**Task item**
Output exactly, with nothing added, the entries from the first line through the line with "with a tool".

+ + + +

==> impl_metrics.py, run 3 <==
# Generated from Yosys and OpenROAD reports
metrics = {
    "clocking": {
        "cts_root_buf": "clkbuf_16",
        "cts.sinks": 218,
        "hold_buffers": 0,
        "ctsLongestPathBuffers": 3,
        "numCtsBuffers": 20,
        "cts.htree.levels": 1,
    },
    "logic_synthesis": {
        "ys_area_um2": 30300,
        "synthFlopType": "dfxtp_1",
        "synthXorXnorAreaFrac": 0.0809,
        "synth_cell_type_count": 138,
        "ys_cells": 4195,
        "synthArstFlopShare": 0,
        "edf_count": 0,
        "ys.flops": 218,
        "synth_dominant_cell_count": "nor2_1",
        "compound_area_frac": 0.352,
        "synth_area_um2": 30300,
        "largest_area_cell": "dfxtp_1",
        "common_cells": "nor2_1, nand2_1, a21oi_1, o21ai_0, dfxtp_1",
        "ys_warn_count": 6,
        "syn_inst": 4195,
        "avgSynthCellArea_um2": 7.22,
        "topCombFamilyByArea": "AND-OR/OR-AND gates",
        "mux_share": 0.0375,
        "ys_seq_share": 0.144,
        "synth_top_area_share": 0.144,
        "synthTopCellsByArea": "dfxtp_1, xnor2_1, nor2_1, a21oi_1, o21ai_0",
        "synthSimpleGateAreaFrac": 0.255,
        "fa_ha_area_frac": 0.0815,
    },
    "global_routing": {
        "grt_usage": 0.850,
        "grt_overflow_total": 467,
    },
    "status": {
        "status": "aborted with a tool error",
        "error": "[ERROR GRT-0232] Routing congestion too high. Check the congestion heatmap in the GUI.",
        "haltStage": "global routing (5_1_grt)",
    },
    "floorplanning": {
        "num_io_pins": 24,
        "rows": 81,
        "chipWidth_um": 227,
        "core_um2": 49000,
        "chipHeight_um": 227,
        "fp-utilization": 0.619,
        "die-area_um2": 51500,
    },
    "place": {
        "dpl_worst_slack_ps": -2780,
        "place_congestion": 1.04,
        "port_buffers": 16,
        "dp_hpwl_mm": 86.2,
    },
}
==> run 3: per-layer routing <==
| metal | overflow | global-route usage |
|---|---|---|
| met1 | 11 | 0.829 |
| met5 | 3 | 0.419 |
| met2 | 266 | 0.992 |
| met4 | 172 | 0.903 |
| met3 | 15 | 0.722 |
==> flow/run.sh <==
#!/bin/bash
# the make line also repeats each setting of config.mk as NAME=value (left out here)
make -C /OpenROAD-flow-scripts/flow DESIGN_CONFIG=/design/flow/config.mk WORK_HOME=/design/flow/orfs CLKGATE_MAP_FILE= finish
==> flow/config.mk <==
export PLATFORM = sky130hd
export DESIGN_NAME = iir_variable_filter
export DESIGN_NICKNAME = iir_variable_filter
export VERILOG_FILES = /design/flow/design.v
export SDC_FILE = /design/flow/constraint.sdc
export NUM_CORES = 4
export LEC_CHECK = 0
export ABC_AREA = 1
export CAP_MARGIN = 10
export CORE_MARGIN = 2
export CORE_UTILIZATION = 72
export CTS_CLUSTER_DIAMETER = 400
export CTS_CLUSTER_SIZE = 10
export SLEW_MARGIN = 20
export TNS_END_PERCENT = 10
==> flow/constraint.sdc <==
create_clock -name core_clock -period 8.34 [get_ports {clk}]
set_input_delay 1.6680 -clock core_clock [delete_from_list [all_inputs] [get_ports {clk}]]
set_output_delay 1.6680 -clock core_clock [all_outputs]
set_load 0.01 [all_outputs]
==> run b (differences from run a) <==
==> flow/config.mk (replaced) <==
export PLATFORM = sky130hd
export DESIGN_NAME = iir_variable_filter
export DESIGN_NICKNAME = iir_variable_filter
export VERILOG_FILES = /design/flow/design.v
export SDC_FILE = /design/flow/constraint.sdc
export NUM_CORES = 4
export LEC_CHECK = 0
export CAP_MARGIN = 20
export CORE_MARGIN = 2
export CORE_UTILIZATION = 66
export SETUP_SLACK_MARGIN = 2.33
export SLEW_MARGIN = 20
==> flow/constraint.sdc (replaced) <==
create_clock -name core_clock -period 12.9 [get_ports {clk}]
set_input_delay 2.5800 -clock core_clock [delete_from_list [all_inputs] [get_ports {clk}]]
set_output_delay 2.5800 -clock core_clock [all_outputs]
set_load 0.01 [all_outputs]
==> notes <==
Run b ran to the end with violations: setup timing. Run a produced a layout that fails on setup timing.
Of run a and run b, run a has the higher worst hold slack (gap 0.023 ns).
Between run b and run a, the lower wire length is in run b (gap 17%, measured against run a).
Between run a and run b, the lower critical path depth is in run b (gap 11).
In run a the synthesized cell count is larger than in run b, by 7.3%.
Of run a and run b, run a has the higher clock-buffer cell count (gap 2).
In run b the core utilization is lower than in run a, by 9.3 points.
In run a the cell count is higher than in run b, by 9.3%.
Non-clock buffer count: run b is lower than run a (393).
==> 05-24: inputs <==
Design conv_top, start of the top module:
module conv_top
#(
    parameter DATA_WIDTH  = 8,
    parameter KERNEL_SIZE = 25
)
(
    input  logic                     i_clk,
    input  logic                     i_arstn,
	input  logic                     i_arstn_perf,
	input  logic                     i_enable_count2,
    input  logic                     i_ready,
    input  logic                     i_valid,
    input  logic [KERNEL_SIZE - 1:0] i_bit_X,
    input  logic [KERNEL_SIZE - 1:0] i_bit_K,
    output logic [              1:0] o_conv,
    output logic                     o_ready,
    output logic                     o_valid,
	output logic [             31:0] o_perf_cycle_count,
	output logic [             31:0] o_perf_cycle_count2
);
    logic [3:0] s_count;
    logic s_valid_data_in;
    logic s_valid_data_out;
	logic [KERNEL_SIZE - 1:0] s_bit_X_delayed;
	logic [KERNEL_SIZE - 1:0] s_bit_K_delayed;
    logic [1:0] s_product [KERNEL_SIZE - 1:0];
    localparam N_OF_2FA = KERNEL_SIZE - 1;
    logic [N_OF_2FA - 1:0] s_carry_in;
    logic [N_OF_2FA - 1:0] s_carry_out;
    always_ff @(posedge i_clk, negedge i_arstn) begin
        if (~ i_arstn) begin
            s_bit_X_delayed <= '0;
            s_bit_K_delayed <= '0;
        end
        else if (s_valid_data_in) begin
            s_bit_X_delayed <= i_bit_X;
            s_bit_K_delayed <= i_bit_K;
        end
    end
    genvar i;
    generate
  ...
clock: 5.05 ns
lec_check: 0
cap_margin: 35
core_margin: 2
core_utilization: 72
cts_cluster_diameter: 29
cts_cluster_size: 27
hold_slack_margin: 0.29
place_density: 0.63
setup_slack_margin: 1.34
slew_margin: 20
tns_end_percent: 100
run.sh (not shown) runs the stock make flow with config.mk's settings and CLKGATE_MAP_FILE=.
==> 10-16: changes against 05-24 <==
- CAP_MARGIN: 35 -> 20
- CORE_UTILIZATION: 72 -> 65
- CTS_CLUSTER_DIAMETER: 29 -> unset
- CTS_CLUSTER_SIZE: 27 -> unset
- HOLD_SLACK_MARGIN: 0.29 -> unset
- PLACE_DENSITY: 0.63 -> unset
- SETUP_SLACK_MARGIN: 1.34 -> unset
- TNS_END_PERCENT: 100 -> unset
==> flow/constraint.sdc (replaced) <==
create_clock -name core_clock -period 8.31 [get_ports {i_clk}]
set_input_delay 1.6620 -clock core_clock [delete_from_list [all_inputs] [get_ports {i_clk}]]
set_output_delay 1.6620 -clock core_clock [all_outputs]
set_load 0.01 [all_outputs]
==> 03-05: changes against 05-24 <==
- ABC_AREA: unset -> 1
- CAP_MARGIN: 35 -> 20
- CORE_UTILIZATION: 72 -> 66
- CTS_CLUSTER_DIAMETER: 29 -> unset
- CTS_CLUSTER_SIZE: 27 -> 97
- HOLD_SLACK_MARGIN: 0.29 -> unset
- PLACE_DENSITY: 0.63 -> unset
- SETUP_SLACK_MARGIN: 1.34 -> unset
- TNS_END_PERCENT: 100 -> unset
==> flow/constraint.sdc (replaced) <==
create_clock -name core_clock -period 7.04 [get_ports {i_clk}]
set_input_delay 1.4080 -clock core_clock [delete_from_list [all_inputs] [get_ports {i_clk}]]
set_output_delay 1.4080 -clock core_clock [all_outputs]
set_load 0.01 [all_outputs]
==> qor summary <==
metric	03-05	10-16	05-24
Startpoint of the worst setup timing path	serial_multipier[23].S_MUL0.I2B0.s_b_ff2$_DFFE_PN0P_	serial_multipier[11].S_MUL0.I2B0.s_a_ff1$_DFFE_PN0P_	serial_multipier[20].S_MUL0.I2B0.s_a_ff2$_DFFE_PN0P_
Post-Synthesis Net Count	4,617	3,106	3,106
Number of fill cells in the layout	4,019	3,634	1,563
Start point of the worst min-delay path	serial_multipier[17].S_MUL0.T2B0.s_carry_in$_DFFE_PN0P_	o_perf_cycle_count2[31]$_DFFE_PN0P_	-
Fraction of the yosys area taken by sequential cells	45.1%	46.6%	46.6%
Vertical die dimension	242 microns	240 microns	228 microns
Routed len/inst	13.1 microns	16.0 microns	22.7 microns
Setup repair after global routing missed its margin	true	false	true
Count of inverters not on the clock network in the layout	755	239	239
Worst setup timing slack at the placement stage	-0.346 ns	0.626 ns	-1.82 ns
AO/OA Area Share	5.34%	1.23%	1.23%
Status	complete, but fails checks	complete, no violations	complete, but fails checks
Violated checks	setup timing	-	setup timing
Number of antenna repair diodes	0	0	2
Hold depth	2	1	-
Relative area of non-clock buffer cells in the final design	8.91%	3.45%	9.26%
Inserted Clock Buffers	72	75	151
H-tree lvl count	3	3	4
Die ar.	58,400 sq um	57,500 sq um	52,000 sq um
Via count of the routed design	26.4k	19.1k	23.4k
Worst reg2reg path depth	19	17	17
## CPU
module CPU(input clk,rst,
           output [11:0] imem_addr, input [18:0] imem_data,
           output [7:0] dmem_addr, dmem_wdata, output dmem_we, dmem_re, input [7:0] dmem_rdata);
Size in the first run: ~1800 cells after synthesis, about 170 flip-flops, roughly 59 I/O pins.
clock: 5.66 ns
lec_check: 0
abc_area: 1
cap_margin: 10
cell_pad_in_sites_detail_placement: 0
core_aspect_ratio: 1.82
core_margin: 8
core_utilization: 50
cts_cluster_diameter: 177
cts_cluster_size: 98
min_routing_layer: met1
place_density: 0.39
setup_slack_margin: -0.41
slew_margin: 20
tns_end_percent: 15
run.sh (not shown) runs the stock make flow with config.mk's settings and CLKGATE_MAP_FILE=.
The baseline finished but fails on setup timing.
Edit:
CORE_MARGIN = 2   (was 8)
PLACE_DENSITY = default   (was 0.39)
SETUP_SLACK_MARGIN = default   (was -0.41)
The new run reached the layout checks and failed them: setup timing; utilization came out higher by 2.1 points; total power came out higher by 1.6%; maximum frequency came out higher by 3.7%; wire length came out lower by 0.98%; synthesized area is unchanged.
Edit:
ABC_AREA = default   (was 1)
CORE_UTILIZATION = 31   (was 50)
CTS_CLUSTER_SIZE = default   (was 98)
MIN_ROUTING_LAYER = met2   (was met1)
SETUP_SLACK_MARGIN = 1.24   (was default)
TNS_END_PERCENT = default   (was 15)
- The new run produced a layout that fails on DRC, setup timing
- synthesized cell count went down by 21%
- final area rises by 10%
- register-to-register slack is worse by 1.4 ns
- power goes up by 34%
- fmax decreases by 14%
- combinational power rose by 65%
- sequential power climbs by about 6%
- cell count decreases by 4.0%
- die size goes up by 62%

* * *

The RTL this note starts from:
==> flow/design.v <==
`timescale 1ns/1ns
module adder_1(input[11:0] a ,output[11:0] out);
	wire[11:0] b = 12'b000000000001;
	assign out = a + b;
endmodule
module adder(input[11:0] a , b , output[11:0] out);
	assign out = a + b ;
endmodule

+ + + +

**Output for this exercise**
==> impl_metrics.py, run 3 <==
# Generated from Yosys and OpenROAD reports
metrics = {
    "clocking": {
        "cts_root_buf": "clkbuf_16",
        "cts.sinks": 218,
        "hold_buffers": 0,
        "ctsLongestPathBuffers": 3,
        "numCtsBuffers": 20,
        "cts.htree.levels": 1,
    },
    "logic_synthesis": {
        "ys_area_um2": 30300,
        "synthFlopType": "dfxtp_1",
        "synthXorXnorAreaFrac": 0.0809,
        "synth_cell_type_count": 138,
        "ys_cells": 4195,
        "synthArstFlopShare": 0,
        "edf_count": 0,
        "ys.flops": 218,
        "synth_dominant_cell_count": "nor2_1",
        "compound_area_frac": 0.352,
        "synth_area_um2": 30300,
        "largest_area_cell": "dfxtp_1",
        "common_cells": "nor2_1, nand2_1, a21oi_1, o21ai_0, dfxtp_1",
        "ys_warn_count": 6,
        "syn_inst": 4195,
        "avgSynthCellArea_um2": 7.22,
        "topCombFamilyByArea": "AND-OR/OR-AND gates",
        "mux_share": 0.0375,
        "ys_seq_share": 0.144,
        "synth_top_area_share": 0.144,
        "synthTopCellsByArea": "dfxtp_1, xnor2_1, nor2_1, a21oi_1, o21ai_0",
        "synthSimpleGateAreaFrac": 0.255,
        "fa_ha_area_frac": 0.0815,
    },
    "global_routing": {
        "grt_usage": 0.850,
        "grt_overflow_total": 467,
    },
    "status": {
        "status": "aborted with a tool error",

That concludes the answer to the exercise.